==> run a <==
// processor
module processor
(
	input wire clk_i,
	input wire rst_i,
	input wire stall_i,
	output wire [31:0] addr_o,
	input wire [31:0] data_i,
	output wire [31:0] data_o,
	output wire [3:0] data_w_o,
	output wire [2:0] data_mode_o,
	input wire [7:0] extio_in,
	output wire [7:0] extio_out
);
	wire stall_cpu; wire mwait_cpu; wire irq_cpu; wire irq_ack_cpu; wire exception_cpu; wire data_b_cpu; wire data_h_cpu; wire data_access_cpu;
	wire [31:0] irq_vector_cpu; wire [31:0] inst_addr_cpu; wire [31:0] inst_in_cpu; wire [31:0] data_addr_cpu; wire [31:0] data_in_cpu; wire [31:0] data_out_cpu;
	wire [3:0] data_w_cpu;
	assign data_mode_o = {data_b_cpu,data_h_cpu,data_access_cpu};
	datapath core
	(
		.clock(clk_i),
		.reset(rst_i),
		.stall(stall_cpu),
		.mwait(mwait_cpu),
		.irq_vector(irq_vector_cpu),
		.irq(irq_cpu),
		.irq_ack(irq_ack_cpu),
		.exception(exception_cpu),
		.inst_addr(inst_addr_cpu),
		.inst_in(inst_in_cpu),
		.data_addr(data_addr_cpu),
		.data_in(data_in_cpu),
		.data_out(data_out_cpu),
		.data_w(data_w_cpu),
		.data_b(data_b_cpu),
		.data_h(data_h_cpu),
		.data_access(data_access_cpu)
	);
	interrupt_controller int_control
	(
		.clock(clk_i),
		.reset(rst_i),
		.stall(stall_i),
		.stall_cpu(stall_cpu),
		.mwait_cpu(mwait_cpu),
  ...
Settings: LEC_CHECK=0, CAP_MARGIN=20, CORE_MARGIN=2, CORE_UTILIZATION=71, CTS_CLUSTER_DIAMETER=67, CTS_CLUSTER_SIZE=35, GPL_ROUTABILITY_DRIVEN=1, MAX_ROUTING_LAYER=met5, MIN_ROUTING_LAYER=met1, PLACE_DENSITY_LB_ADDON=0.29, SETUP_SLACK_MARGIN=3.79, SLEW_MARGIN=20, TNS_END_PERCENT=10; clock period 12.9 ns.
run.sh (not shown) runs the stock make flow with config.mk's settings and CLKGATE_MAP_FILE=.
==> run b: changes against run a <==
- CORE_UTILIZATION: 71 -> 23
- CTS_CLUSTER_DIAMETER: 67 -> unset
- CTS_CLUSTER_SIZE: 35 -> unset
- GPL_ROUTABILITY_DRIVEN: 1 -> unset
- MAX_ROUTING_LAYER: met5 -> unset
- MIN_ROUTING_LAYER: met1 -> unset
- PLACE_DENSITY_LB_ADDON: 0.29 -> unset
- SETUP_SLACK_MARGIN: 3.79 -> unset
- TNS_END_PERCENT: 10 -> unset
==> flow/constraint.sdc (replaced) <==
create_clock -name core_clock -period 11.9 [get_ports {clk_i}]
set_input_delay 2.3800 -clock core_clock [delete_from_list [all_inputs] [get_ports {clk_i}]]
set_output_delay 2.3800 -clock core_clock [all_outputs]
set_load 0.01 [all_outputs]
==> comparison table <==
Result of the run: run b timing/DRC/antenna clean; run a stopped before the end
Stage where the flow stopped: run b -; run a 5_1_grt
Number of buffers inserted during clock tree synthesis: run b 90; run a 42
Die ar.: run b 237,000 um2; run a 77,600 um2
# Post-CTS Setup Buffers: run b 0; run a 111
Effective utilization at floorplan: run b 23.1%; run a 71.8%
Adder-cell share of the synthesized area: run b 3.09%; run a 3.09%
XOR/XNOR Area Share: run b 1.65%; run a 1.65%
Area of the placeable core: run b 232,000 um2; run a 74,600 um2
Die boundary width: run b 487 um; run a 279 um
Total number of H-tree levels: run b 3; run a 2
Std-Cell Rows: run b 177; run a 100
Place WS: run b 696 ps; run a 1120 ps
Number of gates resized after cts: run b 1; run a 277
Cell type with the largest total area after synthesis: run b sky130_fd_sc_hd__edfxtp_1; run a sky130_fd_sc_hd__edfxtp_1
RePlAce Congestion: run b 1.13; run a 1.17
Ys flops: run b 826; run a 826
Post-detailed-placement cell area: run b 59,100 um2; run a 56,100 um2
HPWL after DPL: run b 183,000 um; run a 177,000 um
Count of placed standard cells including taps: run b 7,827; run a 5,700
Sequential cell area fraction in the yosys report: run b 43.4%; run a 43.4%
Floorplan die height: run b 487 um; run a 279 um

---

==> inputs of trial 49 <==
processor again, from the RTL that the note above started with.
clock: 8.94 ns
lec_check: 0
cap_margin: 20
core_margin: 2
core_utilization: 66
cts_cluster_diameter: 67
cts_cluster_size: 50
gpl_routability_driven: 1
max_routing_layer: met4
min_routing_layer: met1
place_density_lb_addon: 0.01
slew_margin: 20
tns_end_percent: 10
==> trial 77: changes against trial 49 <==
==> flow/config.mk (replaced) <==
export PLATFORM = sky130hd
export DESIGN_NAME = processor
export DESIGN_NICKNAME = processor
export VERILOG_FILES = /design/flow/design.v
export SDC_FILE = /design/flow/constraint.sdc
export NUM_CORES = 4
export LEC_CHECK = 0
export CAP_MARGIN = 20
export CORE_MARGIN = 2
export CORE_UTILIZATION = 40
export SLEW_MARGIN = 20
==> flow/constraint.sdc (replaced) <==
create_clock -name core_clock -period 12.0 [get_ports {clk_i}]
set_input_delay 2.4000 -clock core_clock [delete_from_list [all_inputs] [get_ports {clk_i}]]
set_output_delay 2.4000 -clock core_clock [all_outputs]
set_load 0.01 [all_outputs]
==> results <==
|  | trial 49 | trial 77 |
|---|---|---|
| Multiplexer fraction of the synthesized cell area | 20.2% | 20.2% |
| Result of the run | aborted with a tool error | timing/DRC/antenna clean |
| Last stage reached | global routing (5_1_grt) | - |
| Die outline width | 289 um | 370 um |
| Simple-gate area share of the yosys netlist | 9.44% | 9.44% |
| Cell count in the Yosys report | 4,783 | 4,783 |
| Cell type with the largest total area after synthesis | sky130_fd_sc_hd__edfxtp_1 | sky130_fd_sc_hd__edfxtp_1 |
| Post-CTS setup buffer count | 24 | 3 |
| Post-Synthesis Cells | 4,783 | 4,783 |
| AND-OR/OR-AND share of the synthesized area | 18.1% | 18.1% |
| Htree depth | 2 | 3 |
| Floorplan die height | 289 um | 370 um |
| Share of flip-flops with an asynchronous set or reset | 38.0% | 38.0% |
| Clock Sinks | 826 | 826 |
| Post-CTS Resized | 125 | 1 |
| Worst slack, placed | -1030 ps | 442 ps |
| Row count | 104 | 134 |
| Global placer's final weighted congestion | 1.16 | 1.09 |
| Clock buffers created by TritonCTS | 47 | 92 |
| Total core area | 80,400 um2 | 133,000 um2 |
| Most frequent cell after synthesis | sky130_fd_sc_hd__edfxtp_1 | sky130_fd_sc_hd__edfxtp_1 |
| Full die area | 83,400 um2 | 137,000 um2 |
| Initial cell density of the core | 66.6% | 40.2% |
| Post-detail-place hpwl | 186,000 um | 185,000 um |
| Cell area reported after detailed placement | 58,800 um2 | 57,600 um2 |
| Placed instance count | 6,121 | 6,559 |

---

==> wip/fjord: inputs <==
Starting RTL as in the previous note.
make LEC_CHECK=0 CAP_MARGIN=20 CORE_MARGIN=2 CORE_UTILIZATION=72 CTS_CLUSTER_DIAMETER=28 CTS_CLUSTER_SIZE=32 PLACE_DENSITY_LB_ADDON=0.2 SETUP_SLACK_MARGIN=1.24 SLEW_MARGIN=40 finish   # period 4.41 ns
==> inputs of wip/onyx, as changes to wip/fjord <==
Settings changed: CORE_UTILIZATION 72 to 64, CTS_CLUSTER_DIAMETER 28 to 32, CTS_CLUSTER_SIZE 32 to not set, HOLD_SLACK_MARGIN set to -0.1, MAX_ROUTING_LAYER set to met4, PLACE_DENSITY_LB_ADDON 0.2 to not set, SETUP_SLACK_MARGIN 1.24 to 1.98, SLEW_MARGIN 40 to 20.
==> flow/constraint.sdc (replaced) <==
create_clock -name core_clock -period 9.79 [get_ports {clk_i}]
set_input_delay 1.9580 -clock core_clock [delete_from_list [all_inputs] [get_ports {clk_i}]]
set_output_delay 1.9580 -clock core_clock [all_outputs]
set_load 0.01 [all_outputs]
==> results_dict.tcl <==
# metrics dict for downstream scripts
set metrics [dict create \
    dp.cells 5891 \
    pre_cts_ws_ns -0.142 \
    die_width_um 293 \
    design.core.area_um2 83300 \
    fp_util_pct 64.3 \
    fp-row-count 106 \
    chip_area_um2 86000 \
    status "did not finish" \
    place_congestion 1.12 \
    place.detailed.hpwl_um 178000 \
    error "[ERROR GRT-0232] Routing congestion too high. Check the congestion heatmap in the GUI." \
    flow.stopped_at "5_1_grt" \
    synth_seq_share_pct 43.4 \
]
-- figures above: wip/onyx

==> results_dict.tcl <==
# metrics dict for downstream scripts
set metrics [dict create \
    die_width_um 277 \
    pre_cts_ws_ns -3.83 \
    flow.stopped_at "4_1_cts" \
    place_congestion 1.30 \
    error "[ERROR DPL-0033] detailed placement checks failed during check placement." \
    fp-row-count 100 \
    status "did not finish" \
]
-- figures above: wip/fjord


---

==> build 21 <==
Starting RTL as in the previous note.
==> flow/config.mk <==
export PLATFORM = sky130hd
export DESIGN_NAME = processor
export DESIGN_NICKNAME = processor
export VERILOG_FILES = /design/flow/design.v
export SDC_FILE = /design/flow/constraint.sdc
export NUM_CORES = 4
export LEC_CHECK = 0
export CAP_MARGIN = 20
export CELL_PAD_IN_SITES_DETAIL_PLACEMENT = 1
export CELL_PAD_IN_SITES_GLOBAL_PLACEMENT = 3
export CORE_MARGIN = 8
export CORE_UTILIZATION = 17
export CTS_CLUSTER_DIAMETER = 319
export CTS_CLUSTER_SIZE = 18
export GPL_ROUTABILITY_DRIVEN = 1
export GPL_TIMING_DRIVEN = 1
export MAX_ROUTING_LAYER = met5
export MIN_ROUTING_LAYER = met1
export SETUP_SLACK_MARGIN = 4.02
export SLEW_MARGIN = 35
export TNS_END_PERCENT = 20
==> flow/constraint.sdc <==
create_clock -name core_clock -period 13.7 [get_ports {clk_i}]
set_input_delay 2.7400 -clock core_clock [delete_from_list [all_inputs] [get_ports {clk_i}]]
set_output_delay 2.7400 -clock core_clock [all_outputs]
set_load 0.01 [all_outputs]
==> trial 74 (differences from build 21) <==
Settings changed: CELL_PAD_IN_SITES_DETAIL_PLACEMENT 1 to unset, MIN_ROUTING_LAYER met1 to met2, TNS_END_PERCENT 20 to 75.
==> comparison table <==
	build 21	trial 74
Run status	timing/DRC/antenna clean	timing/DRC/antenna clean
Maximum vdd drop	0.109 mV	0.115 mV
Combinational group power	3.66 mW	4.16 mW
Met3 global-route usage	0.0214	0.384
Area occupied by multi-input gates	0.0295 mm^2	0.0302 mm^2
Highest net fanout along the worst path	5	11
ANT cells	9	91
Portion of the layout cell area used by non-clock buffers	0.0734	0.0752
FF-to-FF setup slack	4.14 ns	4.15 ns
Power per cell area	131 mW/mm^2	138 mW/mm^2
Largest net degree at the start of global routing	78	68
Worst skew pair latency	0.73 ns	0.77 ns
Placer Congestion	0.938	1.04
Fin nets	5158	5175
Routed length on met3	17800 um	141000 um
Area overhead of the layout relative to synthesis	20.7%	22.8%
Final worst slack	3.17 ns	3.00 ns
Post-detailed-routing wire length	305000 um	337000 um
Final Hold Slack	0.495 ns	0.497 ns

## Your task
Reproduce exactly, and only, the part of the listing above that begins at the line with "wire [3:0] data_w_cpu;" and goes on through the line with "Result of the run: run".

## Answer below
	wire [3:0] data_w_cpu;
	assign data_mode_o = {data_b_cpu,data_h_cpu,data_access_cpu};
	datapath core
	(
		.clock(clk_i),
		.reset(rst_i),
		.stall(stall_cpu),
		.mwait(mwait_cpu),
		.irq_vector(irq_vector_cpu),
		.irq(irq_cpu),
		.irq_ack(irq_ack_cpu),
		.exception(exception_cpu),
		.inst_addr(inst_addr_cpu),
		.inst_in(inst_in_cpu),
		.data_addr(data_addr_cpu),
		.data_in(data_in_cpu),
		.data_out(data_out_cpu),
		.data_w(data_w_cpu),
		.data_b(data_b_cpu),
		.data_h(data_h_cpu),
		.data_access(data_access_cpu)
	);
	interrupt_controller int_control
	(
		.clock(clk_i),
		.reset(rst_i),
		.stall(stall_i),
		.stall_cpu(stall_cpu),
		.mwait_cpu(mwait_cpu),
  ...
Settings: LEC_CHECK=0, CAP_MARGIN=20, CORE_MARGIN=2, CORE_UTILIZATION=71, CTS_CLUSTER_DIAMETER=67, CTS_CLUSTER_SIZE=35, GPL_ROUTABILITY_DRIVEN=1, MAX_ROUTING_LAYER=met5, MIN_ROUTING_LAYER=met1, PLACE_DENSITY_LB_ADDON=0.29, SETUP_SLACK_MARGIN=3.79, SLEW_MARGIN=20, TNS_END_PERCENT=10; clock period 12.9 ns.
run.sh (not shown) runs the stock make flow with config.mk's settings and CLKGATE_MAP_FILE=.
==> run b: changes against run a <==
- CORE_UTILIZATION: 71 -> 23
- CTS_CLUSTER_DIAMETER: 67 -> unset
- CTS_CLUSTER_SIZE: 35 -> unset
- GPL_ROUTABILITY_DRIVEN: 1 -> unset
- MAX_ROUTING_LAYER: met5 -> unset
- MIN_ROUTING_LAYER: met1 -> unset
- PLACE_DENSITY_LB_ADDON: 0.29 -> unset
- SETUP_SLACK_MARGIN: 3.79 -> unset
- TNS_END_PERCENT: 10 -> unset
==> flow/constraint.sdc (replaced) <==
create_clock -name core_clock -period 11.9 [get_ports {clk_i}]
set_input_delay 2.3800 -clock core_clock [delete_from_list [all_inputs] [get_ports {clk_i}]]
set_output_delay 2.3800 -clock core_clock [all_outputs]
set_load 0.01 [all_outputs]
==> comparison table <==
Result of the run: run b timing/DRC/antenna clean; run a stopped before the end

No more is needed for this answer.